Hong Kong's top trade negotiator has warned that a collapse of next month's World Trade Organisation talks would be a disaster for small countries and the global trading system.
"If we were to have two failed ministerials in a row, the whole multilateral system would lose its credibility and that would be disastrous for the world because the world is mainly composed of small members," John Tsang told reporters.
For his part, the EU trade commissioner, Peter Mandelson, ruled out any chances of a deal next month and said there was no guarantee of an agreement by the end of next year.
The Doha round started in 2001 with development as its centrepiece. The negotiations were supposed to benefit developing countries by granting them greater access to the markets of rich countries, especially in agriculture.
But four years on, there has been little progress and negotiators are scaling back expectations for next month's talks in Hong Kong. The Hong Kong ministerial meeting was supposed to produce a detailed blueprint for trade liberalisation, but the 148 WTO members will have to confine themselves to stock taking.
Notwithstanding the warnings of disaster, a bit of perspective is in order.
The previous trade talks, the Uruguay round, which started in 1986, took took seven and a half years to finish, almost twice as long as the original schedule.
By the end, 123 countries were taking part. It covered almost all trade, from toothbrushes to pleasure boats, from banking to telecommunications, from the genes of wild rice to Aids. It was the largest trade negotiation ever, and most probably the largest negotiation of any kind in history.

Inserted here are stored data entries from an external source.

[src/pin_mux_pkg.sv]
`default_nettype none
package pin_mux_pkg;
  // Sample word width on the differential bus
  localparam int unsigned SAMPLE_W = 14;
  // Register byte addresses
  localparam logic [31:0] ADDR_CTRL = 32'h0000_0000;
  localparam logic [31:0] ADDR_STATUS = 32'h0000_0004;
  localparam logic [31:0] ADDR_MASK = 32'h0000_0008;
  localparam logic [31:0] ADDR_PINS = 32'h0000_000C;
  localparam logic [31:0] ADDR_SAMPLE = 32'h0000_0010;
  // Control register fields and reset value
  localparam int unsigned CTRL_W = 4;
  localparam int unsigned CTRL_CAP_EN = 0;
  localparam int unsigned CTRL_CLK_EN = 1;
  localparam int unsigned CTRL_FMT = 2;
  localparam int unsigned CTRL_PD = 3;
  localparam logic [3:0] CTRL_RST = 4'h3;
  // Event bits, shared by status and mask
  localparam int unsigned STAT_W = 3;
  localparam int unsigned STAT_CAPTURE = 0;
  localparam int unsigned STAT_PD = 1;
  localparam int unsigned STAT_RESET = 2;
  localparam logic [2:0] STAT_RST = 3'h0;
  localparam logic [2:0] MASK_RST = 3'h0;
  // Bus responses
  localparam logic [1:0] RESP_OKAY = 2'h0;
  localparam logic [1:0] RESP_SLVERR = 2'h2;
  // Register selector
  typedef enum {SEL_CTRL, SEL_STATUS, SEL_MASK, SEL_PINS, SEL_SAMPLE, SEL_NONE} reg_sel_t;
  // Pin-derived configuration carried as one word
  typedef struct packed {
    logic serial_en;
    logic fmt_unsigned;
    logic power_down;
    logic interp_en;
    logic fifo_en;
    logic [1:0] full_scale;
  } pin_cfg_t;
  localparam pin_cfg_t CFG_RST = 7'h00;
endpackage
`default_nettype wire

[src/dac_pin_mode_control_port.sv]
// What this block does
// - Strap low: serial port; high: pin control
// - Serial mode: open-drain low-active interrupt output
// - Pin mode: interrupt pin selects sample format
// - Serial mode: reset pin high resets device
// - Pin mode: reset pin high holds power-down
// - Fourteen differential data bits, bit 13 MSB
// - Device drives differential output data clock
//
// Design decisions made here: the register offsets and the AXI4-Lite slave port.
`timescale 1ns/10ps
`default_nettype none
module dac_pin_mode_control_port (
  input wire logic sys_clk_i,
  input wire logic rst_i,
  // Register bus
  input wire logic [31:0] s_axi_awaddr,
  input wire logic s_axi_awvalid,
  output logic s_axi_awready,
  input wire logic [31:0] s_axi_wdata,
  input wire logic [3:0] s_axi_wstrb,
  input wire logic s_axi_wvalid,
  output logic s_axi_wready,
  output logic [1:0] s_axi_bresp,
  output logic s_axi_bvalid,
  input wire logic s_axi_bready,
  input wire logic [31:0] s_axi_araddr,
  input wire logic s_axi_arvalid,
  output logic s_axi_arready,
  output logic [31:0] s_axi_rdata,
  output logic [1:0] s_axi_rresp,
  output logic s_axi_rvalid,
  input wire logic s_axi_rready,
  // Strap and shared control pins
  input wire logic mode_strap_i,
  input wire logic irq_pin_i,
  output logic irq_pin_o,
  output logic irq_pin_oe_o,
  input wire logic reset_pin_i,
  input wire logic serial_select_n_i,
  input wire logic serial_data_io_i,
  input wire logic serial_clock_i,
  input wire logic serial_data_out_i,
  // Differential sample link
  input wire logic [pin_mux_pkg::SAMPLE_W-1:0] sample_bus_p_i,
  input wire logic [pin_mux_pkg::SAMPLE_W-1:0] sample_bus_n_i,
  input wire logic sample_capture_clock_in_p_i,
  input wire logic sample_capture_clock_in_n_i,
  output logic source_timing_clock_out_p_o,
  output logic source_timing_clock_out_n_o,
  input wire logic conversion_clock_p_i,
  input wire logic conversion_clock_n_i,
  // Results toward the converter core
  output pin_mux_pkg::pin_cfg_t cfg_o,
  output logic device_reset_o,
  output logic [pin_mux_pkg::SAMPLE_W-1:0] sample_word_o,
  output logic sample_valid_o,
  output logic irq_o
);
  import pin_mux_pkg::*;
  // Differential receiver: a one needs p high and n low
  function automatic logic [SAMPLE_W-1:0] lvds_rx(
    input logic [SAMPLE_W-1:0] p,
    input logic [SAMPLE_W-1:0] n
  );
    lvds_rx = p & ~n;
  endfunction
  // Address decode shared by the write and read paths
  function automatic reg_sel_t reg_sel(input logic [31:0] addr);
    case (addr)
      ADDR_CTRL: reg_sel = SEL_CTRL;
      ADDR_STATUS: reg_sel = SEL_STATUS;
      ADDR_MASK: reg_sel = SEL_MASK;
      ADDR_PINS: reg_sel = SEL_PINS;
      ADDR_SAMPLE: reg_sel = SEL_SAMPLE;
      default: reg_sel = SEL_NONE;
    endcase
  endfunction
  // Raw levels from the pads
  logic [SAMPLE_W-1:0] bus_raw; // Decoded data pairs
  logic [SAMPLE_W-1:0] dclk_raw; // Input data clock in bit 0
  logic [SAMPLE_W-1:0] cclk_raw; // Conversion clock in bit 0
  logic [8:0] pins_raw; // Single-ended control pins plus both decoded clocks
  logic [8:0] pins_s; // Same pins, synchronised
  logic [SAMPLE_W-1:0] bus_s; // Data, synchronised
  logic dclk_s; // Input data clock, synchronised
  logic cclk_s; // Conversion clock, synchronised
  assign bus_raw = lvds_rx(sample_bus_p_i, sample_bus_n_i);
  assign dclk_raw = lvds_rx({{(SAMPLE_W-1){1'b0}}, sample_capture_clock_in_p_i},
    {{(SAMPLE_W-1){1'b0}}, sample_capture_clock_in_n_i});
  assign cclk_raw = lvds_rx({{(SAMPLE_W-1){1'b0}}, conversion_clock_p_i},
    {{(SAMPLE_W-1){1'b0}}, conversion_clock_n_i});
  assign pins_raw = {cclk_raw[0], dclk_raw[0], mode_strap_i, irq_pin_i, reset_pin_i,
    serial_select_n_i, serial_data_io_i, serial_clock_i, serial_data_out_i};
  // Every pad input crosses in through four flops
  sync3 #(.W(9)) u_pin_sync (
    .clk_i(sys_clk_i),
    .rst_i(rst_i),
    .d_i(pins_raw),
    .q_o(pins_s)
  );
  // Data bus crosses with the same latency as its clock
  sync3 #(.W(SAMPLE_W)) u_bus_sync (
    .clk_i(sys_clk_i),
    .rst_i(rst_i),
    .d_i(bus_raw),
    .q_o(bus_s)
  );
  assign cclk_s = pins_s[8];
  assign dclk_s = pins_s[7];
  // Register state
  logic strap_r; // Latched mode strap
  logic [CTRL_W-1:0] ctrl_r; // Software control
  logic [STAT_W-1:0] status_r; // Sticky events
  logic [STAT_W-1:0] mask_r; // Interrupt enables
  logic [STAT_W-1:0] events; // One-cycle event pulses
  logic [STAT_W-1:0] w1c; // Bits cleared by this write
  logic pd_prev_r; // Power-down history for edge event
  logic rst_prev_r; // Reset pin history for edge event
  logic pending; // Any unmasked event pending
  logic fmt_unsigned; // Sample format in force
  logic cap_word_valid; // Pulse from the capture unit
  logic [SAMPLE_W-1:0] cap_word; // Raw captured word
  // Strap is caught only while system reset is held; later moves are ignored
  always_ff @(posedge sys_clk_i) begin
    if (rst_i) begin
      strap_r <= pins_s[6];
    end
  end
  // Shared-pin meanings follow the strap
  always_ff @(posedge sys_clk_i) begin
    if (rst_i) begin
      cfg_o <= CFG_RST;
    end else if (strap_r) begin
      // Pin mode: serial port off, every shared pin is a direct select
      cfg_o.serial_en <= 1'b0;
      cfg_o.fmt_unsigned <= pins_s[5];
      cfg_o.power_down <= pins_s[4];
      cfg_o.interp_en <= pins_s[3];
      cfg_o.fifo_en <= pins_s[2];
      cfg_o.full_scale <= {pins_s[0], pins_s[1]};
    end else begin
      // Serial mode: format and power-down come from software
      cfg_o.serial_en <= 1'b1;
      cfg_o.fmt_unsigned <= ctrl_r[CTRL_FMT];
      cfg_o.power_down <= ctrl_r[CTRL_PD];
      cfg_o.interp_en <= 1'b0;
      cfg_o.fifo_en <= 1'b0;
      cfg_o.full_scale <= 2'h0;
    end
  end
  // Device reset follows the reset pin only in serial mode
  always_ff @(posedge sys_clk_i) begin
    if (rst_i) begin
      device_reset_o <= 1'b1;
    end else begin
      device_reset_o <= ~strap_r & pins_s[4];
    end
  end
  assign fmt_unsigned = cfg_o.fmt_unsigned;
  // Capture unit is held off while reset or powered down
  word_capture u_capture (
    .clk_i(sys_clk_i),
    .rst_i(rst_i | device_reset_o),
    .enable_i(ctrl_r[CTRL_CAP_EN] & ~cfg_o.power_down),
    .link_clk_i(dclk_s),
    .data_i(bus_s),
    .word_o(cap_word),
    .valid_o(cap_word_valid)
  );
  // Words go out as offset binary; two's complement flips the top bit
  always_ff @(posedge sys_clk_i) begin
    if (rst_i || device_reset_o) begin
      sample_word_o <= '0;
      sample_valid_o <= 1'b0;
    end else begin
      sample_valid_o <= cap_word_valid;
      if (cap_word_valid) begin
        sample_word_o <= {cap_word[SAMPLE_W-1] ^ ~fmt_unsigned,
          cap_word[SAMPLE_W-2:0]};
      end
    end
  end
  // Output data clock echoes the conversion clock so the source can pace words
  always_ff @(posedge sys_clk_i) begin
    if (rst_i || device_reset_o || cfg_o.power_down) begin
      source_timing_clock_out_p_o <= 1'b0;
      source_timing_clock_out_n_o <= 1'b1;
    end else if (ctrl_r[CTRL_CLK_EN]) begin
      source_timing_clock_out_p_o <= cclk_s;
      source_timing_clock_out_n_o <= ~cclk_s;
    end else begin
      source_timing_clock_out_p_o <= 1'b0;
      source_timing_clock_out_n_o <= 1'b1;
    end
  end
  // Edge history for power-down and reset events
  always_ff @(posedge sys_clk_i) begin
    if (rst_i) begin
      pd_prev_r <= 1'b0;
      rst_prev_r <= 1'b0;
    end else begin
      pd_prev_r <= cfg_o.power_down;
      rst_prev_r <= device_reset_o;
    end
  end
  assign events[STAT_CAPTURE] = sample_valid_o;
  assign events[STAT_PD] = cfg_o.power_down & ~pd_prev_r;
  assign events[STAT_RESET] = ~device_reset_o & rst_prev_r;
  // Bus write channel state
  logic aw_held_r; // Write address taken
  logic w_held_r; // Write data taken
  logic [31:0] awaddr_r;
  logic [31:0] wdata_r;
  logic [3:0] wstrb_r;
  logic do_write; // Both halves present, response slot free
  reg_sel_t wsel; // Decoded write target
  assign do_write = aw_held_r & w_held_r & ~s_axi_bvalid;
  assign wsel = reg_sel(awaddr_r);
  // Address and data are taken independently, in either order
  always_ff @(posedge sys_clk_i) begin
    if (rst_i) begin
      aw_held_r <= 1'b0;
      awaddr_r <= 32'h0000_0000;
    end else if (s_axi_awvalid && s_axi_awready) begin
      aw_held_r <= 1'b1;
      awaddr_r <= s_axi_awaddr;
    end else if (do_write) begin
      aw_held_r <= 1'b0;
    end
  end

  // Write data holding
  always_ff @(posedge sys_clk_i) begin
    if (rst_i) begin
      w_held_r <= 1'b0;
      wdata_r <= 32'h0000_0000;
      wstrb_r <= 4'h0;
    end else if (s_axi_wvalid && s_axi_wready) begin
      w_held_r <= 1'b1;
      wdata_r <= s_axi_wdata;
      wstrb_r <= s_axi_wstrb;
    end else if (do_write) begin
      w_held_r <= 1'b0;
    end
  end

  // Ready drops the cycle after a take and returns once the response is gone
  always_ff @(posedge sys_clk_i) begin
    if (rst_i) begin
      s_axi_awready <= 1'b0;
      s_axi_wready <= 1'b0;
    end else begin
      s_axi_awready <= ~aw_held_r & ~(s_axi_awvalid & s_axi_awready)
        & ~s_axi_bvalid & ~do_write;
      s_axi_wready <= ~w_held_r & ~(s_axi_wvalid & s_axi_wready)
        & ~s_axi_bvalid & ~do_write;
    end
  end

  // Write response, error for unmapped addresses
  always_ff @(posedge sys_clk_i) begin
    if (rst_i) begin
      s_axi_bvalid <= 1'b0;
      s_axi_bresp <= RESP_OKAY;
    end else if (do_write) begin
      s_axi_bvalid <= 1'b1;
      s_axi_bresp <= (wsel == SEL_NONE) ? RESP_SLVERR : RESP_OKAY;
    end else if (s_axi_bready) begin
      s_axi_bvalid <= 1'b0;
    end
  end

  // Control register; only the low byte holds fields
  always_ff @(posedge sys_clk_i) begin
    if (rst_i || device_reset_o) begin
      ctrl_r <= CTRL_RST;
    end else if (do_write && wsel == SEL_CTRL && wstrb_r[0]) begin
      ctrl_r <= wdata_r[CTRL_W-1:0];
    end
  end

  // Mask register
  always_ff @(posedge sys_clk_i) begin
    if (rst_i) begin
      mask_r <= MASK_RST;
    end else if (do_write && wsel == SEL_MASK && wstrb_r[0]) begin
      mask_r <= wdata_r[STAT_W-1:0];
    end
  end

  assign w1c = (do_write && wsel == SEL_STATUS && wstrb_r[0]) ?
    wdata_r[STAT_W-1:0] : '0;

  // Sticky status: a new event wins over a clear in the same cycle
  always_ff @(posedge sys_clk_i) begin
    if (rst_i) begin
      status_r <= STAT_RST;
    end else begin
      status_r <= (status_r & ~w1c) | events;
    end
  end

  assign pending = |(status_r & mask_r);

  // Interrupt output toward the system
  always_ff @(posedge sys_clk_i) begin
    if (rst_i) begin
      irq_o <= 1'b0;
    end else begin
      irq_o <= pending;
    end
  end

  // Open-drain pin pulls low only in serial mode while pending
  always_ff @(posedge sys_clk_i) begin
    if (rst_i) begin
      irq_pin_o <= 1'b0;
      irq_pin_oe_o <= 1'b0;
    end else begin
      irq_pin_o <= 1'b0;
      irq_pin_oe_o <= ~strap_r & pending;
    end
  end

  // Read channel
  reg_sel_t rsel; // Decoded read target
  logic [31:0] rdata; // Read mux result

  assign rsel = reg_sel(s_axi_araddr);

  // Read mux; reserved bits read as zero
  always_comb begin
    rdata = 32'h0000_0000;
    case (rsel)
      SEL_CTRL: rdata[CTRL_W-1:0] = ctrl_r;
      SEL_STATUS: rdata[STAT_W-1:0] = status_r;
      SEL_MASK: rdata[STAT_W-1:0] = mask_r;
      SEL_PINS: rdata[8:0] = {device_reset_o, strap_r, cfg_o};
      SEL_SAMPLE: rdata[SAMPLE_W-1:0] = sample_word_o;
      default: rdata = 32'h0000_0000;
    endcase
  end

  // One read at a time; the answer follows the take by one cycle
  always_ff @(posedge sys_clk_i) begin
    if (rst_i) begin
      s_axi_arready <= 1'b0;
      s_axi_rvalid <= 1'b0;
      s_axi_rdata <= 32'h0000_0000;
      s_axi_rresp <= RESP_OKAY;
    end else if (s_axi_arvalid && s_axi_arready) begin
      s_axi_arready <= 1'b0;
      s_axi_rvalid <= 1'b1;
      s_axi_rdata <= rdata;
      s_axi_rresp <= (rsel == SEL_NONE) ? RESP_SLVERR : RESP_OKAY;
    end else if (s_axi_rvalid) begin
      if (s_axi_rready) begin
        s_axi_rvalid <= 1'b0;
      end
    end else begin
      s_axi_arready <= 1'b1;
    end
  end
endmodule
`default_nettype wire

[src/sync3.sv]
`timescale 1ns/10ps
`default_nettype none
module sync3 #(
  parameter int unsigned W = 1
) (
  input wire logic clk_i,
  input wire logic rst_i,
  input wire logic [W-1:0] d_i,
  output logic [W-1:0] q_o
);
  logic [W-1:0] ff1_r; // Metastable stage, read only by ff2
  logic [W-1:0] ff2_r;
  logic [W-1:0] ff3_r;

  // Three-stage shift, never cleared: a strap must reach the output while reset is held
  always_ff @(posedge clk_i) begin
    ff1_r <= d_i;
    ff2_r <= ff1_r;
    ff3_r <= ff2_r;
  end

  // A change counts only once stages two and three agree
  for (genvar i = 0; i < W; i++) begin : g_bit
    always_ff @(posedge clk_i) begin
      if (rst_i) begin
        // Reset loads the output from stage three, so the pin level is known at release
        q_o[i] <= ff3_r[i];
      end else if (ff2_r[i] == ff3_r[i]) begin
        q_o[i] <= ff3_r[i];
      end
    end
  end
endmodule
`default_nettype wire

[src/word_capture.sv]
`timescale 1ns/10ps
`default_nettype none
module word_capture (
  input wire logic clk_i,
  input wire logic rst_i,
  input wire logic enable_i,
  input wire logic link_clk_i,
  input wire logic [pin_mux_pkg::SAMPLE_W-1:0] data_i,
  output logic [pin_mux_pkg::SAMPLE_W-1:0] word_o,
  output logic valid_o
);
  import pin_mux_pkg::*;

  logic link_prev_r; // Last seen link clock level
  logic rise; // Rising edge of the link clock

  assign rise = link_clk_i & ~link_prev_r;

  // Edge history
  always_ff @(posedge clk_i) begin
    if (rst_i) begin
      link_prev_r <= 1'b0;
    end else begin
      link_prev_r <= link_clk_i;
    end
  end

  // Data and clock share synchroniser latency, so the word is stable at the edge
  always_ff @(posedge clk_i) begin
    if (rst_i) begin
      word_o <= '0;
      valid_o <= 1'b0;
    end else begin
      valid_o <= rise & enable_i;
      if (rise && enable_i) begin
        word_o <= data_i;
      end
    end
  end
endmodule
`default_nettype wire

[config.mk]
export PLATFORM = sky130hd
export DESIGN_NAME = dac_pin_mode_control_port
export DESIGN_NICKNAME = d
export VERILOG_FILES = /design/src/pin_mux_pkg.sv /design/src/dac_pin_mode_control_port.sv /design/src/sync3.sv /design/src/word_capture.sv
export SDC_FILE = /design/constraint.sdc
export NUM_CORES = 1
export LEC_CHECK = 0
export ABC_AREA = 0
export BUFFER_PORTS_ARGS = -buffer_cell sky130_fd_sc_hd__buf_2
export CAP_MARGIN = 20
export CORE_ASPECT_RATIO = 0.8
export CORE_MARGIN = 5
export CORE_UTILIZATION = 53
export CTS_BUF_LIST = sky130_fd_sc_hd__clkbuf_4 sky130_fd_sc_hd__clkbuf_8
export CTS_CLUSTER_DIAMETER = 60
export DETAILED_ROUTE_END_ITERATION = 8
export HOLD_SLACK_MARGIN = 0.06
export PLACE_DENSITY = 0.82
export SYNTH_ARGS = -nofsm -noshare
export SYNTH_HDL_FRONTEND = slang
export SYNTH_SLANG_ARGS = --single-unit
[constraint.sdc]
create_clock -name sys_clk_i -period 2.15 [get_ports sys_clk_i]
set_input_delay 0.5375 -clock sys_clk_i [delete_from_list [all_inputs] [get_ports sys_clk_i]]
set_output_delay 0.5375 -clock sys_clk_i [all_outputs]
set_load 0.01 [all_outputs]
; ---- Word level (Yosys, flattened, before mapping)
; Cells that the tools add are included.
[totals]
in_bits = 146
reg_bits = 210
elab_cells = 256
output_inout_bits = 69
[op_classes]
muxes = 64
eq_ne = 39
reduce_logical = 46
bitwise_logic = 43
[ops]
columns = operator, n
row1 = $eq A32 B4 Y1 const B, 6
row2 = $eq A32 B3 Y1 const B, 4
row3 = $logic_not A32 Y1, 4
row4 = $eq A32 B2 Y1 const B, 3
row5 = $eq A32 B5 Y1 const B, 2
row6 = $mux W1, 54
row7 = $reduce_bool A2 Y1, 26
row8 = $pmux W3 S5, 3
row9 = $eq A32 B1 Y1 const B, 1
row10 = $eq A1 B1 Y1, 23
row11 = $and A1 B1 Y1, 19
row12 = $not A1 Y1, 16
row13 = $and A14 B14 Y14, 1
row14 = $not A14 Y14, 1
row15 = $logic_and A1 B1 Y1, 10
row16 = $pmux W5 S2, 1
row17 = $mux W7, 1
row18 = $and A3 B3 Y3, 2
row19 = $reduce_or A2 Y1, 3
row20 = $mux W5, 1
row21 = $mux W2, 2
row22 = $mux W3, 1
row23 = $not A3 Y3, 1
row24 = $or A3 B3 Y3, 1
row25 = other kinds (5), 6

; ---- Longest topological paths before layout
; Gate-level depths: netlist (run 1).
[depth]
ltp_word = 9
depth_mapped = 6
mapped_depth_nobuf = 4

; ---- Cells and area by module
; A second synthesis (run 1) with hierarchy kept.
[hier_totals]
cells_unflattened = 700
hier_area_um2 = 7317.0
[modules_own_cells]
columns = module, instances, seq_area_each_um2, cells_per_inst, area_per_inst_um2
row1 = dac_pin_mode_control_port, 1, 2011.9, 495, 4189.0
row2 = sync3 at u_bus_sync, 1, 1261.2, 85, 1482.7
row3 = sync3 at u_pin_sync, 1, 810.8, 54, 945.9
row4 = word_capture, 1, 320.3, 66, 699.4

; ---- Worst setup path before layout (run 1)
; No wires, ideal clock.
[synth_timing]
path_type = input -> register
startpoint = input port s_axi_araddr[2]
endpoint = register s_axi_rdata[4]
path_buffers = 2
arrival_time_ns = 1.862
t_required_ns = 2.070
slack_ns = 0.208
path_stages = 6
cell_sequence = buf_2 > or3b_2 > nor3_2 > buf_6 > a41oi_2 > a211oi_2
[synth_between]
elab_chain_cells = 4
elab_cells_between_ends = 9
[synth_rtl]
columns = element, line
row1 = "start, declared", dac_pin_mode_control_port.sv:27  ; input wire logic [31:0] s_axi_araddr,
row2 = $eq A32 B5 Y1 (tied with other cells), dac_pin_mode_control_port.sv:70  ; case (addr)
row3 = $pmux W3 S5 *, dac_pin_mode_control_port.sv:70
row4 = $eq A32 B3 Y1 / $eq A32 B2 Y1 (equally long branches), dac_pin_mode_control_port.sv:335  ; case (rsel)
row5 = $pmux W5 S2 *, dac_pin_mode_control_port.sv:335
row6 = "end signal, assigned", dac_pin_mode_control_port.sv:355  ; s_axi_rdata <= rdata;
row7 = "end, declared", dac_pin_mode_control_port.sv:30  ; output logic [31:0] s_axi_rdata,
; Mark *: on every way between the ends. The rest lies on a longest branch, timed or not.
; A chain may end at the register's enable or synchronous reset.

; ---- Final worst setup path (run 1)
[layout_timing]
startpoint = register awaddr_r[8]
endpoint = register status_r[2]
[layout_between]
elab_chain_cells = 9
elab_cells_between_ends = 13
[layout_rtl]
columns = element, line
row1 = "start, declared", dac_pin_mode_control_port.sv:213  ; logic [31:0] awaddr_r;
row2 = "start signal, assigned", dac_pin_mode_control_port.sv:227  ; awaddr_r <= s_axi_awaddr;
row3 = $eq A32 B5 Y1 (tied with other cells), dac_pin_mode_control_port.sv:70
row4 = $pmux W3 S5 *, dac_pin_mode_control_port.sv:70
row5 = $eq A32 B2 Y1 *, dac_pin_mode_control_port.sv:292  ; assign w1c = (do_write && wsel == SEL_STATUS && wstrb_r[0]) ?
row6 = $logic_and A1 B1 Y1 * (2 in series), dac_pin_mode_control_port.sv:292
row7 = $mux W3 *, dac_pin_mode_control_port.sv:292
row8 = $not A3 Y3 *, dac_pin_mode_control_port.sv:300  ; status_r <= (status_r & ~w1c) | events;
row9 = $and A3 B3 Y3 *, dac_pin_mode_control_port.sv:300
row10 = $or A3 B3 Y3 *, dac_pin_mode_control_port.sv:300
row11 = "end signal, assigned", dac_pin_mode_control_port.sv:300
row12 = "end, declared", dac_pin_mode_control_port.sv:114  ; logic [STAT_W-1:0] status_r;
; Marks and branches as above.

==> results of run 1 <==
routing by layer:
metal,up-vias,part of all wire,track usage
li1,2752,-,-
met1,2536,0.42,0.248
met2,199,0.47,0.322
met3,40,0.078,0.0388
met4,0,0.032,0.0684
met5,-,0,0
power breakdown:
group          leakage (nW)  switching (W)  internal [W]  total [W]
Sequential             1.77       0.000107       0.00413    0.00423
Combinational          1.60       0.000340      0.000260   0.000600
Clock                 0.390        0.00148       0.00217    0.00366
how the worst max path moves through the flow:
stage	startpoint	endpoint	cells after the start
6_report	awaddr_r[8]$_SDFFE_PP0P_	status_r[2]$_SDFF_PP0_	5
5_1_grt	awaddr_r[12]$_SDFFE_PP0P_	status_r[2]$_SDFF_PP0_	5
4_1_cts	awaddr_r[12]$_SDFFE_PP0P_	status_r[2]$_SDFF_PP0_	5
3_5_place_dp	s_axi_araddr[12]	s_axi_rdata[7]$_SDFFE_PP0P_	6
3_3_place_gp	s_axi_araddr[12]	s_axi_rdata[10]$_SDFFE_PP0P_	6
2_1_floorplan	s_axi_araddr[2]	s_axi_rdata[4]$_SDFFE_PP0P_	6
critical path: cells and delay by family (launching register included):
family | cells | cell delay [ps]
flip-flops | 1 | 310
buffers and inverters | 1 | 210
AND/OR/NAND/NOR | 2 | 660
AO/OA/AOI/OAI | 2 | 540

The Doha round is even more ambitious and involves 148 countries. From the Uruguay precedent, negotiators appear to have set themselves a hopelessly unrealistic timetable. While trade campaigners say a failure in Hong Kong would mark a setback, they believe the current deal on the table is unacceptable to poor countries.
For ActionAid, the rich countries have only themselves to blame as they have not learned anything from previous failures in Seattle and Cancun. Tim Rice, a trade policy analyst at the charity, believes the EU is the villain of the piece for insisting that developing countries open up their markets for non-farm products and services inexchange for cuts in farm subsidies. India has described such demands as a non-starter.
"What the rich countries are asking for are much more ambitious in scope than before," Rice said. "The talks should go at the pace most suitable for the poorest countries, but the industrialised countries are demanding far too much and far too fast. The multilateral trading system did not collapse after Cancun."
Given the length of the Uruguay round, the negotiators of the present trade talks can expect a few more years of hard bargaining.